De outro lado, é de se perguntar, também, se a polícia prenderia tão prontamente dois jovens, caso fossem dois jovens brancos na porta de uma boate de luxo na zona nobre paulistana. Se não haveria espaço para maiores indagações. Na verdade, para grandes hesitações. Para ter prudência frente à possibilidade de um engano. Se as câmeras locais não seriam imediatamente averiguadas, caso os alvos jovens alegassem sua inocência, como o fizeram inutilmente os negros. Se os rapazes que não tinham a pele maculada pela cor da culpa penariam um mês de cadeia, à espera de que a justiça deliberasse sobre provas evidentes de sua inocência obtidas pela própria família, e não pela polícia investigativa, a quem caberia, por função, tal mister.

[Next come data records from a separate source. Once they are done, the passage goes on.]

[config.mk]
export PLATFORM = sky130hd
export DESIGN_NAME = uart_sender
export DESIGN_NICKNAME = d
export VERILOG_FILES = /design/src/rtl/uart_sender.sv
export SDC_FILE = /design/constraint.sdc
export NUM_CORES = 1
export LEC_CHECK = 0
export ABC_CLOCK_PERIOD_IN_PS = 4400
export CAP_MARGIN = 25
export CORE_ASPECT_RATIO = 1.2
export CORE_MARGIN = 3
export CORE_UTILIZATION = 45
export CTS_CLUSTER_SIZE = 28
export DETAILED_ROUTE_END_ITERATION = 10
export GPL_TIMING_DRIVEN = 1
export PLACE_DENSITY_LB_ADDON = 0.08
export REMOVE_ABC_BUFFERS = 1
export SETUP_SLACK_MARGIN = 0.15
export SLEW_MARGIN = 20
export SYNTH_ARGS = -nofsm -noshare
export SYNTH_HDL_FRONTEND = slang
export SYNTH_SLANG_ARGS = --single-unit
export TNS_END_PERCENT = 5
[constraint.sdc]
create_clock -name clk -period 4.4 [get_ports clk]
set_input_delay 0.44 -clock clk [delete_from_list [all_inputs] [get_ports clk]]
set_output_delay 0.44 -clock clk [all_outputs]
set_load 0.005 [all_outputs]
[src/rtl/uart_sender.sv]
// rtl/uart_sender.sv - 8N1 UART transmitter, one byte per request, registered outputs
// Frame occupies 10*BAUD_DIV cycles after the accept edge; TX_DONE pulses on the first idle cycle.
module uart_sender #(
    parameter int BAUD_DIV = 5208
) (
    input  logic       clk,
    input  logic       reset,
    input  logic [7:0] TX_DATA,
    input  logic       TX_EN,
    output logic       TX_STATUS,
    output logic       UART_TX,
    output logic       TX_DONE
);
    typedef enum logic [1:0] {
        IDLE  = 2'd0,
        START = 2'd1,
        DATA  = 2'd2,
        STOP  = 2'd3
    } state_t;

    localparam logic [15:0] BAUD_LAST = 16'(BAUD_DIV - 1);

    state_t      state_q, state_d;
    logic [15:0] baud_q, baud_d;
    logic [2:0]  bit_q, bit_d;
    logic [7:0]  shift_q, shift_d;
    logic        tx_q, tx_d;
    logic        status_q, status_d;
    logic        done_q, done_d;
    logic        baud_wrap;

    assign baud_wrap = (baud_q == BAUD_LAST);
    assign UART_TX   = tx_q;
    assign TX_STATUS = status_q;
    assign TX_DONE   = done_q;

    always_ff @(posedge clk) begin
        if (reset) begin
            state_q  <= IDLE;
            baud_q   <= 16'd0;
            bit_q    <= 3'd0;
            shift_q  <= 8'd0;
            tx_q     <= 1'b1;
            status_q <= 1'b1;
            done_q   <= 1'b0;
        end else begin
            state_q  <= state_d;
            baud_q   <= baud_d;
            bit_q    <= bit_d;
            shift_q  <= shift_d;
            tx_q     <= tx_d;
            status_q <= status_d;
            done_q   <= done_d;
        end
    end

    always_comb begin
        state_d = state_q;
        case (state_q)
            IDLE:    if (TX_EN) state_d = START;
            START:   if (baud_wrap) state_d = DATA;
            DATA:    if (baud_wrap && bit_q == 3'd7) state_d = STOP;
            STOP:    if (baud_wrap) state_d = IDLE;
            default: state_d = IDLE;
        endcase
    end

    // Output flops are loaded with the value for the cycle that follows the edge,
    // so every serial bit appears exactly one edge after the decision that selects it.
    always_comb begin
        baud_d   = 16'd0;
        bit_d    = bit_q;
        shift_d  = shift_q;
        tx_d     = 1'b1;
        status_d = 1'b0;
        done_d   = 1'b0;
        case (state_q)
            IDLE: begin
                bit_d    = 3'd0;
                status_d = 1'b1;
                if (TX_EN) begin
                    shift_d  = TX_DATA;
                    tx_d     = 1'b0;
                    status_d = 1'b0;
                end
            end
            START: begin
                baud_d = baud_wrap ? 16'd0 : baud_q + 16'd1;
                tx_d   = baud_wrap ? shift_q[0] : 1'b0;
            end
            DATA: begin
                baud_d = baud_wrap ? 16'd0 : baud_q + 16'd1;
                tx_d   = shift_q[0];
                if (baud_wrap) begin
                    bit_d = bit_q + 3'd1;
                    if (bit_q == 3'd7) begin
                        tx_d = 1'b1;
                    end else begin
                        shift_d = {1'b0, shift_q[7:1]};
                        tx_d    = shift_q[1];
                    end
                end
            end
            STOP: begin
                baud_d = baud_wrap ? 16'd0 : baud_q + 16'd1;
                if (baud_wrap) begin
                    status_d = 1'b1;
                    done_d   = 1'b1;
                end
            end
            default: begin
                bit_d    = 3'd0;
                status_d = 1'b1;
            end
        endcase
    end
endmodule
==> config.mk <==
export PLATFORM = sky130hd
export DESIGN_NAME = naval_game_ctrl
export DESIGN_NICKNAME = d
export VERILOG_FILES = /design/src/rtl/naval_game_ctrl_pkg.sv /design/src/rtl/naval_game_ctrl_seg7_encoder.sv /design/src/rtl/naval_game_ctrl.sv
export SDC_FILE = /design/constraint.sdc
export NUM_CORES = 1
export LEC_CHECK = 0
export BUFFER_PORTS_ARGS = -buffer_cell sky130_fd_sc_hd__buf_4
export CAP_MARGIN = 10
export CORE_ASPECT_RATIO = 1.2
export CORE_MARGIN = 10
export CORE_UTILIZATION = 50
export DETAILED_ROUTE_END_ITERATION = 8
export GPL_ROUTABILITY_DRIVEN = 0
export PLACE_DENSITY = 0.73
export SLEW_MARGIN = 40
export SYNTH_ARGS = -nofsm -noshare
export SYNTH_HDL_FRONTEND = slang
export SYNTH_SLANG_ARGS = --single-unit
==> constraint.sdc <==
create_clock -name clk -period 4.7 [get_ports clk]
set_clock_uncertainty 0.05 [all_clocks]
set_input_delay 0.94 -clock clk [delete_from_list [all_inputs] [get_ports clk]]
set_output_delay 0.94 -clock clk [all_outputs]
set_load 0.05 [all_outputs]
==> src/rtl/naval_game_ctrl_pkg.sv <==
// Shared types, geometry and 7-segment codes for the battleship game controller.
package naval_game_ctrl_pkg;

    typedef enum logic [2:0] {
        ST_AIM,
        ST_FIRE,
        ST_RESULT,
        ST_WIN,
        ST_LOSE
    } state_t;

    localparam int unsigned MATRIX_COLS  = 5;
    localparam int unsigned MATRIX_ROWS  = 7;
    localparam int unsigned MATRIX_BITS  = 35;
    localparam int unsigned DISPLAY_BITS = 28;
    localparam int unsigned POS_W        = 3;
    localparam int unsigned IDX_W        = 6;
    localparam int unsigned CNT_W        = 6;

    // 7-segment codes, {g,f,e,d,c,b,a}, active-high
    localparam logic [6:0] SEG_0 = 7'b0111111;
    localparam logic [6:0] SEG_1 = 7'b0000110;
    localparam logic [6:0] SEG_2 = 7'b1011011;
    localparam logic [6:0] SEG_3 = 7'b1001111;
    localparam logic [6:0] SEG_4 = 7'b1100110;
    localparam logic [6:0] SEG_5 = 7'b1101101;
    localparam logic [6:0] SEG_6 = 7'b1111101;
    localparam logic [6:0] SEG_7 = 7'b0000111;
    localparam logic [6:0] SEG_8 = 7'b1111111;
    localparam logic [6:0] SEG_9 = 7'b1101111;
    localparam logic [6:0] SEG_BLANK = 7'b0000000;

    // Column-major cell index shared by ship_map, shot_map and matrix_image
    function automatic logic [IDX_W-1:0] cell_index(input logic [POS_W-1:0] col,
                                                    input logic [POS_W-1:0] row);
        return IDX_W'(col) * IDX_W'(MATRIX_ROWS) + IDX_W'(row);
    endfunction

endpackage

==> src/rtl/naval_game_ctrl_seg7_encoder.sv <==
// BCD digit to 7-segment pattern {g..a}; codes above 9 blank the digit.
module seg7_encoder
    import naval_game_ctrl_pkg::*;
(
    input  logic [3:0] bcd,
    output logic [6:0] seg_c
);

    always_comb begin
        seg_c = SEG_BLANK;
        case (bcd)
            4'd0: seg_c = SEG_0;
            4'd1: seg_c = SEG_1;
            4'd2: seg_c = SEG_2;
            4'd3: seg_c = SEG_3;
            4'd4: seg_c = SEG_4;
            4'd5: seg_c = SEG_5;
            4'd6: seg_c = SEG_6;
            4'd7: seg_c = SEG_7;
            4'd8: seg_c = SEG_8;
            4'd9: seg_c = SEG_9;
            default: seg_c = SEG_BLANK;
        endcase
    end

endmodule

==> src/rtl/naval_game_ctrl.sv <==
// Battleship game sequencer: cursor, shot/hit bookkeeping, turn FSM and display images.
// Define REVEAL_SHIPS_EN to blink the unhit ship cells after a lost game.
module naval_game_ctrl
    import naval_game_ctrl_pkg::*;
#(
    parameter int unsigned MAX_SHOTS     = 15,
    parameter int unsigned RESULT_CYCLES = 4,
    parameter int unsigned BLINK_W       = 8
) (
    input  logic                    clk,
    input  logic                    reset,
    input  logic [MATRIX_BITS-1:0]  ship_map,
    input  logic                    btn_up,
    input  logic                    btn_down,
    input  logic                    btn_left,
    input  logic                    btn_right,
    input  logic                    btn_fire,
    output logic [MATRIX_BITS-1:0]  matrix_image,
    output logic [DISPLAY_BITS-1:0] display_image,
    output logic                    game_over,
    output logic                    win
);

    localparam int unsigned HOLD_W = (RESULT_CYCLES > 1) ? $clog2(RESULT_CYCLES) : 1;

    state_t                   state;
    logic [POS_W-1:0]         col;
    logic [POS_W-1:0]         row;
    logic [CNT_W-1:0]         shots_left;
    logic [CNT_W-1:0]         hits;
    logic [MATRIX_BITS-1:0]   shot_map;
    logic [BLINK_W-1:0]       blink;
    logic [HOLD_W-1:0]        hold;

    logic [CNT_W-1:0]         ship_count;
    logic [IDX_W-1:0]         cur_idx;
    logic                     blink_phase;
    logic [MATRIX_BITS-1:0]   hit_map;
    logic [MATRIX_BITS-1:0]   matrix_next;
    logic [3:0]               bcd [4];
    logic [6:0]               seg [4];

    assign cur_idx     = cell_index(col, row);
    assign blink_phase = blink[BLINK_W-1];
    assign hit_map     = shot_map & ship_map;

    always_comb begin
        ship_count = '0;
        for (int i = 0; i < MATRIX_BITS; i++) begin
            ship_count = ship_count + CNT_W'(ship_map[i]);
        end
    end

    // Turn FSM with cursor, counters and shot bookkeeping
    always_ff @(posedge clk or posedge reset) begin
        if (reset) begin
            state      <= ST_AIM;
            col        <= '0;
            row        <= '0;
            shots_left <= CNT_W'(MAX_SHOTS);
            hits       <= '0;
            shot_map   <= '0;
            blink      <= '0;
            hold       <= '0;
        end else begin
            blink <= blink + BLINK_W'(1);
            case (state)
                ST_AIM: begin
                    if (ship_count == '0) begin
                        state <= ST_WIN;
                    end else if (btn_fire) begin
                        if (!shot_map[cur_idx]) state <= ST_FIRE;
                    end else if (btn_up) begin
                        row <= (row == '0) ? POS_W'(MATRIX_ROWS - 1) : row - POS_W'(1);
                    end else if (btn_down) begin
                        row <= (row == POS_W'(MATRIX_ROWS - 1)) ? '0 : row + POS_W'(1);
                    end else if (btn_left) begin
                        col <= (col == '0) ? POS_W'(MATRIX_COLS - 1) : col - POS_W'(1);
                    end else if (btn_right) begin
                        col <= (col == POS_W'(MATRIX_COLS - 1)) ? '0 : col + POS_W'(1);
                    end
                end
                ST_FIRE: begin
                    shot_map[cur_idx] <= 1'b1;
                    if (ship_map[cur_idx]) hits <= hits + CNT_W'(1);
                    shots_left <= shots_left - CNT_W'(1);
                    hold       <= HOLD_W'(RESULT_CYCLES - 1);
                    state      <= ST_RESULT;
                end
                ST_RESULT: begin
                    // Win is checked first so the final sinking shot never reads as a loss
                    if (hold == '0) begin
                        if (hits == ship_count)      state <= ST_WIN;
                        else if (shots_left == '0)   state <= ST_LOSE;
                        else                         state <= ST_AIM;
                    end else begin
                        hold <= hold - HOLD_W'(1);
                    end
                end
                ST_WIN, ST_LOSE: state <= state;
                default: state <= ST_AIM;
            endcase
        end
    end

    always_comb begin
        matrix_next = hit_map;
        case (state)
            ST_AIM:    matrix_next[cur_idx] = blink_phase;
            ST_RESULT: matrix_next[cur_idx] = ship_map[cur_idx];
            ST_WIN:    matrix_next = '1;
            ST_LOSE: begin
`ifdef REVEAL_SHIPS_EN
                matrix_next = hit_map | (ship_map & ~shot_map & {MATRIX_BITS{blink_phase}});
`else
                matrix_next = hit_map;
`endif
            end
            default: matrix_next = hit_map;
        endcase
    end

    always_comb begin
        bcd[0] = 4'(hits % CNT_W'(10));
        bcd[1] = 4'(hits / CNT_W'(10));
        bcd[2] = 4'(shots_left % CNT_W'(10));
        bcd[3] = 4'(shots_left / CNT_W'(10));
    end

    for (genvar g = 0; g < 4; g++) begin : g_digit
        seg7_encoder u_seg7 (
            .bcd   (bcd[g]),
            .seg_c (seg[g])
        );
    end

    always_ff @(posedge clk or posedge reset) begin
        if (reset) begin
            matrix_image  <= '0;
            display_image <= '0;
            game_over     <= 1'b0;
            win           <= 1'b0;
        end else begin
            matrix_image  <= matrix_next;
            display_image <= {seg[3], seg[2], seg[1], seg[0]};
            game_over     <= (state == ST_WIN) || (state == ST_LOSE);
            win           <= (state == ST_WIN);
        end
    end

endmodule

==> run summary <==
Status - complete, but fails checks
Failing checks - setup timing
Placed cell areas - 10720 sq um
Slew @ Worst Pin - 855.4 ps
Startpoint types - input port
Die Ht - 169.6 um
Prevailing post-synth register cell - dfrtp_1
CTS tree - done
Fillers - 1459
Final instance area - 11510 sq um
Max Cap Viol - 0
Initial detailed-routing violation count - 756
Root buffer cell - clkbuf_16
Number of synthesized flops with an enable pin - 0
Mapped Cells - 997
IO Pins - 107
Clk Latency, worst-skew pair - 430 ps
Vias - 8445
H-tree depth - 4
Initial antenna violation count - 0
Die area - 24530 sq um
Final hold violations - 0
Kind of critical path - input port to register
Die Span X - 144.6 um
Crit path DAT - 5790 ps
DRT Pass-1 Iters - 6
Yosys top cell by area - dfrtp_1
Slew HR - 42.85%
Clock Tree Buf Depth - 2
Final worst-path cycle share - 117.5%
Initial Utilization - 51.10%
GRT Total Usage - 22.75%
Synth unique cells - 84
Area contributors post-synth - dfrtp_1 (34%), ha_1 (8.1%), fa_1 (6.4%)
Wire length of the first global-routing pass - 43.77 mm
Clock Pin Slew Worst Setup and Hold Paths - 60 ps
Fin. max-slew vios - 0
Seq/Total Area, Yosys - 35.22%
Maximum operating frequency - 0.1810 GHz
Worst setup margin - -824.4 ps
Standard-cell rows - 54
RSZ-0062 raised after global routing - yes
Async SR Flop Fraction - 100.0%
Syn. warnings - 0
Port buffer count - 106
Synth Register Bits - 131
DP Cell Count - 1330
Diodes inserted - 0
Largest net degree at the start of global routing - 92
Layout cell share with drive strength beyond 1 - 25.68%
Nets - 1260
Routed WL - 28.16 mm
CP Capture Type - register
DRT antenna net count - 0
Vias in the first global route - 8294
Gr ovfl total - 0
Post-synth top area share - 34.09%
WL per Instance - 20.63 um
Post-Syn Area - 9321 sq um
Setup WS pre-CTS - -1351 ps
Vias per inst - 6.187
Setup-failing EPs final - 9
Area grow syn2layout - 23.44%
Clock Sinks - 131
Count leader, synth - dfrtp_1
Final non-filler cell total - 1365
CP max FO - 4
Worst path required time - 4960 ps
Cell types with the highest counts after synthesis - dfrtp_1 (127), inv_1 (88), nand2_1 (79)
Mean Syn Cell Area - 9.349 sq um
Synthesized net count - 1129
Num CTS Buffers - 17
Hold Path Class - register to register
Placeable Area - 18240 sq um
Fin crit period - 5524 ps
Hpwl dp - 20.72 mm
DRC violations left - 0
[logic make-up (layout without fill, tap and decap cells)]
group | Yosys count | count (layout) | share of synthesized area [%]
AO/OA/AOI/OAI | 315 | 315 | 23.01
XOR/XNOR | 33 | 33 | 3.181
adder cells (fa/ha/maj) | 90 | 90 | 14.50
buffers and inverters | 156 | 300 | 6.926
flip-flops | 131 | 131 | 35.22
multiplexers | 35 | 35 | 4.362
AND/OR/NAND/NOR | 237 | 237 | 12.81
[path summary, 6_finish.rpt]
check	cells after the start	slack, ps	to	from
max in group asynchronous	3	3280	matrix_image[10]	reset
hold / removal	1	420	blink[0]	blink[0]
setup / recovery	21	-820	col[0]	ship_map[23]
hold reg to reg	1	420	blink[0]	blink[0]
setup reg to reg	12	130	matrix_image[1]	col[0]
min in group asynchronous	2	550	display_image[6]	reset
[metal layers]
| metal | part of all wire (%) | track usage [%] |
|---|---|---|
| met2 | 49 | 37.50 |
| met1 | 37 | 27.16 |
| met3 | 9.5 | 5.235 |
| met5 | 0 | 0 |
| met4 | 4.5 | 11.44 |
[metrics by stage]
stage / setup TNS (ps) / hold slack (ps) / util (%)
after floorplan: -7922 / 386.6 / -
after global placement: -10860 / 409.9 / 58.77
after detailed placement: -11480 / 409.7 / 58.77
after CTS: -7306 / 420.2 / 62.72
after global routing: -8613 / 442.2 / 63.07
final: -6995 / 418.7 / 63.07
[repair_timing]
action / 4_1_cts / 5_1_grt
pin swaps: 12 / 14
hold endpoints to repair: 0 / 0
buffers inserted: 2 / 2
resized for setup: 11 / 15
setup endpoints to repair: 9 / 9
hold buffers: 0 / 0
[layout by cell type (no fill, tap or decap), types with 12 or more instances in the layout]
cell type    n
buf_4      175
dfrtp_1    127
inv_1       81
nand2_1     77
o21ai_0     61
a21oi_1     60
ha_1        58
nor2_1      47
a31oi_1     31
fa_1        26
xnor2_1     23
o21bai_1    20
mux2i_1     20
a22oi_1     17
clkbuf_16   17
o22ai_1     16
nor3_1      15
a32oi_1     15
nand3_1     14
nand2b_1    13
a21o_1      12
[critical path, cell delays in order]
cell,delay (ps)
buf_8,90
inv_8,30
fa_1,520
inv_1,50
fa_1,470
inv_1,50
fa_1,490
inv_2,40
fa_1,450
fa_1,490
inv_1,50
fa_1,480
fa_2,390
nand2b_4,170
a21oi_4,170
o41ai_4,110
nor3_4,290
o211ai_1,200
buf_4,190
nand2_2,50
o21ai_1,60
[state kept, by name (all words and copies together), names as in the netlist]
register	cells
blink	8
col	3
win	1
display_image	28
hold	2
row	3
state	3
game_over	1
shots_left	6
matrix_image	35
hits	6
shot_map	35
[cell type report]
cell class,count,area (sq um),share of cell area (%)
clock inverters,13,219.0,1.903
inverters,89,351.6,3.056
well taps,224,280.3,2.436
flip-flops and latches,131,3283,28.53
multi-input cells,710,5544,48.18
clock buffers,19,452.9,3.937
repair buffers,179,1375,11.95
Power is left out: the tool's default activity adds up to more than one toggle a clock period on the data nets, which glitch-free logic cannot reach.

E, infelizmente, a resposta para todas essas indagações é um sonoro “não”. Porque, em se tratando da cor preta, a violência é como um tubarão branco, que consegue captar uma única gota de sangue a quilômetros de distância. E se tem uma ferida que sangra, e sangra pra valer, são as feridas na pele preta. Porque são invisíveis, porque são aceitas socialmente, porque não doem na pele branca daqueles que veem graça nos “Chris Rock” da vida, ou que acham que é justificável confundir preto com bandido. Elza Soares afirmou, com conhecimento de causa, que a carne mais barata do mercado é a carne negra. Vinte anos depois, infelizmente, Elza continua certíssima, porque essa carne ainda carrega um defeito insanável: nas palavras da brilhante Ana Maria Gonçalves, um gravíssimo defeito de cor.
(*) Pollyana Martins Santos possui graduação em Direito, Mestrado e Doutorado em Economia Doméstica pela Universidade Federal de Viçosa (2020). Tem experiência nas áreas de Sociologia e Direito Ambiental, atuando principalmente nos seguintes temas: licenciamento ambiental, conflitos ambientais, justiça e injustiça ambiental, redes sociais. Atualmente, é servidora pública do Ministério Público do Estado de Minas Gerais junto à Promotoria de Meio Ambiente da Comarca de Viçosa.
2 respostas
Brilhante explanação.
Perfeito! Permita-me apenas uma ressalva. Embora a incomparável interpretação de Elza Soares, ela, a divindade em forma de voz, tenha eternizado a canção, sua autoria é de Seu Jorge, Ulises Capelleti e Marcelo Fontes do Nascimento, vulgo Marcelo Yuka.